## config.mk

```make
export PLATFORM = sky130hd
export DESIGN_NAME = spi_slave_responder_flat
export DESIGN_NICKNAME = d
export VERILOG_FILES = /design/src/rtl/spi_slave_responder_if.sv /design/src/rtl/spi_slave_responder.sv /design/src/flat_wrapper.sv
export SDC_FILE = /design/constraint.sdc
export NUM_CORES = 1
export LEC_CHECK = 0
export BUFFER_PORTS_ARGS = -buffer_cell sky130_fd_sc_hd__buf_4
export CELL_PAD_IN_SITES_DETAIL_PLACEMENT = 1
export CELL_PAD_IN_SITES_GLOBAL_PLACEMENT = 1
export CORE_AREA = 2 2 62 87
export CTS_BUF_LIST = sky130_fd_sc_hd__clkbuf_8 sky130_fd_sc_hd__clkbuf_16
export CTS_CLUSTER_DIAMETER = 100
export CTS_CLUSTER_SIZE = 14
export DETAILED_ROUTE_END_ITERATION = 7
export DIE_AREA = 0 0 64 89
export PLACE_DENSITY_LB_ADDON = 0.1
export SLEW_MARGIN = 10
export SYNTH_ARGS = -nofsm -noshare
export SYNTH_HDL_FRONTEND = slang
export SYNTH_SLANG_ARGS = --single-unit
```

## constraint.sdc

```tcl
create_clock -name CLK -period 2 [get_ports CLK]
set_clock_uncertainty 0.05 [all_clocks]
set_input_delay 0.2 -clock CLK [delete_from_list [all_inputs] [get_ports CLK]]
set_output_delay 0.2 -clock CLK [all_outputs]
set_load 0.02 [all_outputs]
```

## src/rtl/spi_slave_responder_if.sv

```systemverilog
// SPI target bus bundle: external SPI pins plus the local TX/RX control and status.
// The slave modport is the responder's view; the master modport is the view of the SPI master and local logic.
`timescale 1ns/1ps
interface spi_slave_responder_if #(
  parameter int unsigned DATA_WIDTH = 8
);
  logic                  CS;
  logic                  S_CLK;
  logic                  MOSI;
  logic                  MISO;
  logic                  MISO_OE;
  logic [DATA_WIDTH-1:0] TX_DATA;
  logic                  TX_WRITE;
  logic                  TX_READY;
  logic [DATA_WIDTH-1:0] RX_DATA;
  logic                  RX_VALID;
  logic                  RX_ACK;
  logic                  RX_OVERRUN;
  logic                  TX_UNDERRUN;
  logic                  BUSY;

  modport slave (
    input  CS, S_CLK, MOSI, TX_DATA, TX_WRITE, RX_ACK,
    output MISO, MISO_OE, TX_READY, RX_DATA, RX_VALID, RX_OVERRUN, TX_UNDERRUN, BUSY
  );

  modport master (
    output CS, S_CLK, MOSI, TX_DATA, TX_WRITE, RX_ACK,
    input  MISO, MISO_OE, TX_READY, RX_DATA, RX_VALID, RX_OVERRUN, TX_UNDERRUN, BUSY
  );
endinterface

```

## src/rtl/spi_slave_responder.sv

```systemverilog
// SPI mode-0 target. S_CLK, CS and MOSI are oversampled in the CLK domain; MOSI is
// deserialised into RX words while a one-entry TX holding buffer is serialised onto MISO.
// Bit order: MSB first by default; define SPI_SLAVE_LSB_FIRST_EN for LSB first.
`timescale 1ns/1ps
module spi_slave_responder #(
  parameter int unsigned          DATA_WIDTH  = 8,
  parameter int unsigned          SYNC_STAGES = 2,
  parameter logic [DATA_WIDTH-1:0] TX_FILL    = {DATA_WIDTH{1'b1}}
) (
  input  logic                  CLK,
  input  logic                  CLR,
  spi_slave_responder_if.slave  bus
);
  localparam int unsigned CNT_W = $clog2(DATA_WIDTH);

  typedef enum logic [1:0] {IDLE, LOAD, SHIFT} state_t;

  logic [SYNC_STAGES-1:0] s_clk_sync, cs_sync, mosi_sync;
  logic                   s_clk_d, cs_d;
  logic                   s_clk_s, cs_s, mosi_s;
  logic                   s_rise_c, s_fall_c, cs_fall_c;

  state_t                  state;
  logic [CNT_W-1:0]        bit_cnt;
  logic                    reload_q;
  logic [DATA_WIDTH-1:0]   tx_sh, tx_buf, rx_data_q;
  logic [DATA_WIDTH-2:0]   rx_sh;
  logic                    miso_q, miso_oe_q, tx_ready_q, rx_valid_q;
  logic                    rx_overrun_q, tx_underrun_q, busy_q;

  logic [DATA_WIDTH-1:0]   load_word_c, tx_rot_c, rx_next_c;
  logic                    first_bit_c, next_bit_c;
  logic                    word_done_c, load_c, tx_accept_c;

  assign s_clk_s   = s_clk_sync[SYNC_STAGES-1];
  assign cs_s      = cs_sync[SYNC_STAGES-1];
  assign mosi_s    = mosi_sync[SYNC_STAGES-1];
  assign s_rise_c  = s_clk_s & ~s_clk_d;
  assign s_fall_c  = ~s_clk_s & s_clk_d;
  assign cs_fall_c = ~cs_s & cs_d;

  // Synchronise the SPI pins and keep one extra flop for edge detection
  always_ff @(posedge CLK or negedge CLR) begin
    if (!CLR) begin
      s_clk_sync <= '0;
      cs_sync    <= '1;
      mosi_sync  <= '0;
      s_clk_d    <= 1'b0;
      cs_d       <= 1'b1;
    end else begin
      s_clk_sync <= {s_clk_sync[SYNC_STAGES-2:0], bus.S_CLK};
      cs_sync    <= {cs_sync[SYNC_STAGES-2:0], bus.CS};
      mosi_sync  <= {mosi_sync[SYNC_STAGES-2:0], bus.MOSI};
      s_clk_d    <= s_clk_s;
      cs_d       <= cs_s;
    end
  end

  // Bit-order dependent shift helpers; the TX register rotates so MISO is always taken from it
`ifdef SPI_SLAVE_LSB_FIRST_EN
  always_comb begin
    first_bit_c = load_word_c[0];
    tx_rot_c    = {tx_sh[0], tx_sh[DATA_WIDTH-1:1]};
    next_bit_c  = tx_rot_c[0];
    rx_next_c   = {mosi_s, rx_sh};
  end
`else
  always_comb begin
    first_bit_c = load_word_c[DATA_WIDTH-1];
    tx_rot_c    = {tx_sh[DATA_WIDTH-2:0], tx_sh[DATA_WIDTH-1]};
    next_bit_c  = tx_rot_c[DATA_WIDTH-1];
    rx_next_c   = {rx_sh, mosi_s};
  end
`endif

  // Word completion, TX register load events and TX buffer write acceptance
  always_comb begin
    load_word_c = tx_ready_q ? TX_FILL : tx_buf;
    word_done_c = (state == SHIFT) && !cs_s && s_rise_c &&
                  (bit_cnt == CNT_W'(DATA_WIDTH - 1));
    load_c      = (state == LOAD) ||
                  ((state == SHIFT) && !cs_s && s_fall_c && reload_q);
    tx_accept_c = bus.TX_WRITE && tx_ready_q;
  end

  // Transfer FSM with TX buffer, RX status and registered outputs
  always_ff @(posedge CLK or negedge CLR) begin
    if (!CLR) begin
      state         <= IDLE;
      bit_cnt       <= '0;
      reload_q      <= 1'b0;
      tx_sh         <= '0;
      tx_buf        <= '0;
      rx_sh         <= '0;
      rx_data_q     <= '0;
      miso_q        <= 1'b0;
      miso_oe_q     <= 1'b0;
      tx_ready_q    <= 1'b1;
      rx_valid_q    <= 1'b0;
      rx_overrun_q  <= 1'b0;
      tx_underrun_q <= 1'b0;
      busy_q        <= 1'b0;
    end else begin
      // A load drains the buffer; a write in the same cycle refills it afterwards
      if (load_c) tx_ready_q <= 1'b1;
      if (tx_accept_c) begin
        tx_buf        <= bus.TX_DATA;
        tx_ready_q    <= 1'b0;
        tx_underrun_q <= 1'b0;
      end
      if (load_c && tx_ready_q) tx_underrun_q <= 1'b1;

      if (word_done_c) begin
        rx_data_q  <= rx_next_c;
        rx_valid_q <= 1'b1;
        if (rx_valid_q && !bus.RX_ACK) rx_overrun_q <= 1'b1;
      end else if (bus.RX_ACK) begin
        rx_valid_q   <= 1'b0;
        rx_overrun_q <= 1'b0;
      end

      case (state)
        IDLE: begin
          if (cs_fall_c) begin
            state  <= LOAD;
            busy_q <= 1'b1;
          end
        end
        LOAD: begin
          tx_sh     <= load_word_c;
          miso_q    <= first_bit_c;
          miso_oe_q <= 1'b1;
          rx_sh     <= '0;
          bit_cnt   <= '0;
          reload_q  <= 1'b0;
          state     <= SHIFT;
        end
        SHIFT: begin
          if (cs_s) begin
            state     <= IDLE;
            busy_q    <= 1'b0;
            miso_oe_q <= 1'b0;
            bit_cnt   <= '0;
            reload_q  <= 1'b0;
          end else if (s_rise_c) begin
            rx_sh <= rx_next_c[DATA_WIDTH-2:0];
`ifdef SPI_SLAVE_LSB_FIRST_EN
            rx_sh <= rx_next_c[DATA_WIDTH-1:1];
`endif
            if (word_done_c) begin
              bit_cnt  <= '0;
              reload_q <= 1'b1;
            end else begin
              bit_cnt <= bit_cnt + CNT_W'(1);
            end
          end else if (s_fall_c) begin
            if (reload_q) begin
              tx_sh    <= load_word_c;
              miso_q   <= first_bit_c;
              reload_q <= 1'b0;
            end else begin
              tx_sh  <= tx_rot_c;
              miso_q <= next_bit_c;
            end
          end
        end
        default: state <= IDLE;
      endcase
    end
  end

  assign bus.MISO        = miso_q;
  assign bus.MISO_OE     = miso_oe_q;
  assign bus.TX_READY    = tx_ready_q;
  assign bus.RX_DATA     = rx_data_q;
  assign bus.RX_VALID    = rx_valid_q;
  assign bus.RX_OVERRUN  = rx_overrun_q;
  assign bus.TX_UNDERRUN = tx_underrun_q;
  assign bus.BUSY        = busy_q;
endmodule
```

## src/flat_wrapper.sv

```systemverilog
// flat-port wrapper written by rule: the top's interface ports become plain ports
module spi_slave_responder_flat 
#(
  parameter int unsigned          DATA_WIDTH  = 8,
  parameter int unsigned          SYNC_STAGES = 2,
  parameter logic [DATA_WIDTH-1:0] TX_FILL    = {DATA_WIDTH{1'b1}}
)
  (CLK, CLR, bus_CS, bus_S_CLK, bus_MOSI, bus_TX_DATA, bus_TX_WRITE, bus_RX_ACK, bus_MISO, bus_MISO_OE, bus_TX_READY, bus_RX_DATA, bus_RX_VALID, bus_RX_OVERRUN, bus_TX_UNDERRUN, bus_BUSY);
  spi_slave_responder_if #(.DATA_WIDTH(DATA_WIDTH)) bus_i ();
  input  logic CLK;
  input  logic CLR;
  input wire logic [$bits(bus_i.CS)-1:0] bus_CS;
  input wire logic [$bits(bus_i.S_CLK)-1:0] bus_S_CLK;
  input wire logic [$bits(bus_i.MOSI)-1:0] bus_MOSI;
  input wire logic [$bits(bus_i.TX_DATA)-1:0] bus_TX_DATA;
  input wire logic [$bits(bus_i.TX_WRITE)-1:0] bus_TX_WRITE;
  input wire logic [$bits(bus_i.RX_ACK)-1:0] bus_RX_ACK;
  output wire logic [$bits(bus_i.MISO)-1:0] bus_MISO;
  output wire logic [$bits(bus_i.MISO_OE)-1:0] bus_MISO_OE;
  output wire logic [$bits(bus_i.TX_READY)-1:0] bus_TX_READY;
  output wire logic [$bits(bus_i.RX_DATA)-1:0] bus_RX_DATA;
  output wire logic [$bits(bus_i.RX_VALID)-1:0] bus_RX_VALID;
  output wire logic [$bits(bus_i.RX_OVERRUN)-1:0] bus_RX_OVERRUN;
  output wire logic [$bits(bus_i.TX_UNDERRUN)-1:0] bus_TX_UNDERRUN;
  output wire logic [$bits(bus_i.BUSY)-1:0] bus_BUSY;
  assign bus_i.CS = bus_CS;
  assign bus_i.S_CLK = bus_S_CLK;
  assign bus_i.MOSI = bus_MOSI;
  assign bus_i.TX_DATA = bus_TX_DATA;
  assign bus_i.TX_WRITE = bus_TX_WRITE;
  assign bus_i.RX_ACK = bus_RX_ACK;
  assign bus_MISO = bus_i.MISO;
  assign bus_MISO_OE = bus_i.MISO_OE;
  assign bus_TX_READY = bus_i.TX_READY;
  assign bus_RX_DATA = bus_i.RX_DATA;
  assign bus_RX_VALID = bus_i.RX_VALID;
  assign bus_RX_OVERRUN = bus_i.RX_OVERRUN;
  assign bus_TX_UNDERRUN = bus_i.TX_UNDERRUN;
  assign bus_BUSY = bus_i.BUSY;
  spi_slave_responder #(.DATA_WIDTH(DATA_WIDTH), .SYNC_STAGES(SYNC_STAGES), .TX_FILL(TX_FILL)) u_core (.CLK(CLK), .CLR(CLR), .bus(bus_i));
endmodule
```

**Word-level counts from Yosys, hierarchy flattened**

Cells that the tools add are included.

- Equality and inequality tests: 13
- Bitwise operators: 6
- Mux-type cells: 38
- Reduce and logical (&&, ||, !) cells: 25
- Add/subtract/negate cells: 1

Operator list:

| operator | number |
|---|---|
| 8-bit two-way mux | 5 |
| 1-bit two-way mux | 18 |
| 8-bit case mux with 2 select lines | 1 |
| 7-bit two-way mux | 2 |
| 7-bit case mux with 2 select lines | 1 |
| 2-bit nonzero test | 5 |
| 3-bit two-way mux | 3 |
| 3-bit AND reduction | 3 |
| 1-bit logical AND | 8 |
| 2-bit by 1-bit != test with 1-bit output, second input constant | 4 |
| 1-bit case mux with 2 select lines | 4 |
| 2-bit AND reduction | 4 |
| 2-bit != test, second input constant | 3 |
| 2-bit case mux with 3 select lines | 1 |
| 3-bit case mux with 2 select lines | 1 |
| 2-bit two-way mux | 2 |
| 4-bit by 1-bit != test with 1-bit output, second input constant | 1 |
| 4-bit by 3-bit != test with 1-bit output, second input constant | 1 |
| 4-bit AND reduction | 1 |
| 3-bit by 1-bit adder with 3-bit output, second input constant | 1 |
| 1-bit AND | 3 |
| 3-bit == test, second input constant | 1 |
| 3-bit by 1-bit != test with 1-bit output, second input constant | 1 |
| 1-bit NOT | 3 |
| other kinds (5) | 6 |

- Word-level logic and storage cells: 102
- Output and inout bits: 15
- Bits of input ports: 15
- Flip-flop bits (word level): 52

**Depth between registers and ports, before layout**

- Word-level depth: 8
- Gate-level depth with buffers: 6
- Mapped depth without buffers: 5

**Least setup slack after synthesis**

Ideal clock, no wire load.

- Path kind: reg2reg
- Start point: register u_core.state[0]
- End point: register u_core.tx_sh[0]
- Required time: 1.825 ns
- Arrival: 1.493 ns
- Period minus slack after synthesis: 1.668 ns
- Slack: 0.332 ns
- Stages on the path, launching flop included: 7
- Library setup time: 0.125 ns
- Buffers on the path: 1
- Cell sequence: dfrtp_1 > inv_1 > ha_1 > nand2b_1 > buf_4 > a2bb2oi_4 > mux2_2

- Word-level cells in the longest chain between the ends: 3
- Elaborated cells between the ends (all ways): 8
- Those cells by class: 5 x eq/ne; 1 x mux; 2 x reduce/logical

RTL lines:

| what | line | text |
|---|---|---|
| from (decl) | spi_slave_responder.sv:23 | `state_t state;` |
| from (signal assigned) | spi_slave_responder.sv:89 | `state <= IDLE;` |
| from (signal assigned) | spi_slave_responder.sv:125 | `state <= LOAD;` |
| from (signal assigned) | spi_slave_responder.sv:136 | `state <= SHIFT;` |
| 2-bit == test or 2-bit by 1-bit == test with 1-bit output (tied branches) | spi_slave_responder.sv:122 | `case (state)` |
| 2-bit != test (no source line) (tied with other cells) | - |  |
| 4-bit AND reduction (no source line) | - |  |
| to (signal assigned) | spi_slave_responder.sv:130 | `tx_sh <= load_word_c;` |
| to (signal assigned) | spi_slave_responder.sv:158 | `tx_sh <= load_word_c;` |
| to (signal assigned) | spi_slave_responder.sv:162 | `tx_sh <= tx_rot_c;` |
| to (decl) | spi_slave_responder.sv:26 | `logic [DATA_WIDTH-1:0] tx_sh, tx_buf, rx_data_q;` |

Parallel ways exist; a longest one is shown, timed or not.
A chain may end at the register's enable or synchronous reset.

**Final worst setup path**

- Start point: register u_core.state[0]
- End point: register u_core.tx_underrun_q (netlist: u_core.bus.TX_UNDERRUN)

- Word-level cells in the longest chain between the ends: 7
- Elaborated cells between the ends (all ways): 9
- Those cells by class: 2 x eq/ne; 1 x mux; 6 x reduce/logical

RTL lines:

| what | line | text |
|---|---|---|
| 2-bit == test | spi_slave_responder.sv:82 | `((state == SHIFT) && !cs_s && s_fall_c && reload_q);` |
| 1-bit logical AND (3 in a row) | spi_slave_responder.sv:82 |  |
| 1-bit logical OR (*) | spi_slave_responder.sv:81 | `load_c = (state == LOAD) \|\|` |
| 1-bit logical AND (*) | spi_slave_responder.sv:111 | `if (load_c && tx_ready_q) tx_underrun_q <= 1'b1;` |
| 1-bit two-way mux or 2-bit nonzero test (tied branches) | - |  |
| to (signal assigned) | spi_slave_responder.sv:101 | `tx_underrun_q <= 1'b0;` |
| to (signal assigned) | spi_slave_responder.sv:109 | `tx_underrun_q <= 1'b0;` |
| to (signal assigned) | spi_slave_responder.sv:111 |  |
| to (decl) | spi_slave_responder.sv:29 | `logic rx_overrun_q, tx_underrun_q, busy_q;` |

Every way passes the cells marked *; elsewhere a longest branch is shown, timed or not.

==> summary by stage <==
GRT
Entering global routing, the biggest net connects between 50 and 60 pins. The overall routing resource usage is ~18%. The via count of the first global-routing pass is roughly 1700.

The first global-routing pass estimated approximately 7800 um of wire. The initial antenna violation count is 0. The sum of overflow across all layers after global routing is 0.

Floorplan
The count of boundary I/O pins is 30. Once the floorplan was initialized, standard cells occupied between 40% and 50% of the core. The floorplan step defined a core boundary enclosing between 0.004 and 0.005 mm2.

Row generation in the floorplan step produced 30 rows. Measured along the y axis, the die boundary spans just under 90 um. The area enclosed by the die boundary is around 0.0057 mm2. The die span in x is 64 um.

Pwr
The highest ir drop seen on vdd is about 440 uV. Summed over all cells, the static leakage comes to between 1 and 1.5 nW. The power density normalized to cell area is ~1100 mW/mm2.

CTS
The H-tree was split into 2 levels. The root buffer cell is clkbuf_8. The clock transition at the registers of the reported paths is approximately 80 ps.

Counting along the longest clock path gives a buffer depth of 2. In this run, CTS created clock tree buffers numbering 5. TritonCTS built the clock tree.

The clock latency at the later pin of the worst-skew pair is 290 ps. After clock tree synthesis, the setup repair step added 0 buffers. The clock drives 51 sinks.

Final layout
The post-synthesis to final-layout area growth is 19.5%. The library cell used most frequently in the layout, excluding fill and tap cells, is dfrtp_1. The library cells used most frequently in the layout, excluding fill and tap cells, are dfrtp_1 (47), buf_4 (32), mux2_2 (24).

After the last flow step, the layout net total stands at 225. The post-route netlist has a little over a third of its cells at a drive strength greater than 1. Fill cells in the final layout number about 500. The repair_antennas step left the layout with diodes totalling 0.

Worst setup path
Following the worst setup path forward leads to its endpoint at u_core.bus.TX_UNDERRUN$_DFFE_PN0P_. The launch point of the critical path is u_core.state[0]$_DFFE_PN0P_. The reg2reg setup slack is 190 ps. The launch point of the worst reg-to-reg path is u_core.state[0]$_DFFE_PN0P_. In this run the critical register-to-register path is captured at u_core.bus.TX_UNDERRUN$_DFFE_PN0P_. At the worst endpoint, the required time is around 2200 ps. The worst setup path is of the reg -> reg kind. The capturing element type of the critical path is a flip-flop. The maximum fanout encountered on the critical timing path is 8.

The number of cells on the worst reg-to-reg path is 5. The type of origin of the critical path is a flip-flop. STA puts the critical path data arrival time at 1990 ps.

Route
The post-detailed-route wirelength per cell is 16.8 um. The detailed router's first-iteration violation count is 101. The per-cell via count in the routed design is about 5.4. The total number of vias is 1451.

The first detailed-routing pass took 4 iterations. Wires add up to 4520 um. Once detail routing completed, the nets flagged for antenna violations numbered 0. The number of DRC violations after detailed routing is 0.

Timing
The slew at the pin closest to its max-slew limit is between 600 and 700 ps. The share of the clock period used by the worst path is approximately nine tenths. Setup violations remaining at the end of the flow were counted as 0. After routing, the total negative slack on setup checks comes to 0 ps. In this run the tightest slew margin relative to its limit is 57.6%. Setup repair after global routing left no endpoint under its margin. The number of max-slew violations in the final report is 0. The final worst hold slack is roughly 35 ps. The clock period could shrink to between 1500 and 2000 ps. The final-report hold violation count is 0. The maximum operating frequency is 0.552 GHz.

Place
The count of input and output buffers is 29. The final RePlAce weighted congestion is 0.734. Once detailed placement completed, the half-perimeter wirelength came to 3300 um.

Synth
When the netlist entered floorplanning its net count stood at roughly 190. The netlist area before placement is between 0.002 and 0.0025 mm2. The Yosys step of the flow raised 0 warnings. The share of the Yosys chip area taken by registers is approximately 60%. After synthesis, the netlist uses 31 different library cells.

Counting every instance in the synthesized netlist gives 166. A synthesized cell averages around 13 um2. The number of synthesized register bits is between 50 and 60.

Run status
The run finished with clean final reports.

Worst hold path
The path type of the worst min-delay path is in -> reg. The cell depth of the worst hold path is 2.

Job
Across the run, the number of max-cap violations was 0.
## logic make-up after synthesis
family          Yosys count  share of synthesized area (%)
fa+ha+maj                 6                           3.45
simple gates             32                           9.10
compound gates           39                           13.1
mux                      25                           13.0
buf+inv                  13                           2.48
flops                    51                           59.0
## per-stage QoR
| step | power, mW | cell area [um2] | setup WS (ps) | cells | utilization (%) |
|---|---|---|---|---|---|
| 2_1_floorplan | 2.11 | 2170 | 332 | 166 | - |
| 3_3_place_gp | 2.38 | 2470 | 252 | 257 | 51.0 |
| 3_5_place_dp | 2.45 | 2470 | 95.3 | 257 | 51.0 |
| 4_1_cts | 3.00 | 2590 | 90.3 | 269 | 53.5 |
| 5_1_grt | 3.19 | 2600 | 76.9 | 269 | 53.6 |
| 6_report | 2.97 | 2600 | 190 | 269 | 53.6 |
## registers in the layout, indices dropped and copies added, names as in the netlist
register and flops:
u_core.bus.RX_DATA 8, u_core.tx_buf 8, u_core.tx_sh 8, u_core.rx_sh 7, u_core.bit_cnt 3, u_core.cs_sync 2, u_core.mosi_sync 2, u_core.s_clk_sync 2
u_core.state 2, u_core.bus.BUSY 1, u_core.bus.MISO_OE 1, u_core.bus.RX_OVERRUN 1, u_core.bus.RX_VALID 1, u_core.bus.TX_READY 1, u_core.bus.TX_UNDERRUN 1, u_core.cs_d 1
u_core.reload_q 1, u_core.s_clk_d 1
## report_power, final
part / total, mW / leakage, nW / switching, mW / internal [mW]
sequential: 1.43 / 0.632 / 0.161 / 1.26
combinational: 0.999 / 0.500 / 0.519 / 0.481
clock: 0.543 / 0.0505 / 0.307 / 0.236
total: 2.97 / 1.18 / 0.987 / 1.98
## layer usage
layer / vias to the layer above / global-route usage, % / part of all wire (%)
li1: 670 / - / -
met1: 749 / 20.2 / 39
met2: 28 / 34.0 / 57
met3: 4 / 3.53 / 2.8
met4: 0 / 5.53 / 1.0
met5: - / 0 / 0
══════════
• [Exercise prompt] Across all the records above, count the lines that contain "around" and reply with only the number.

• [Your solution] 3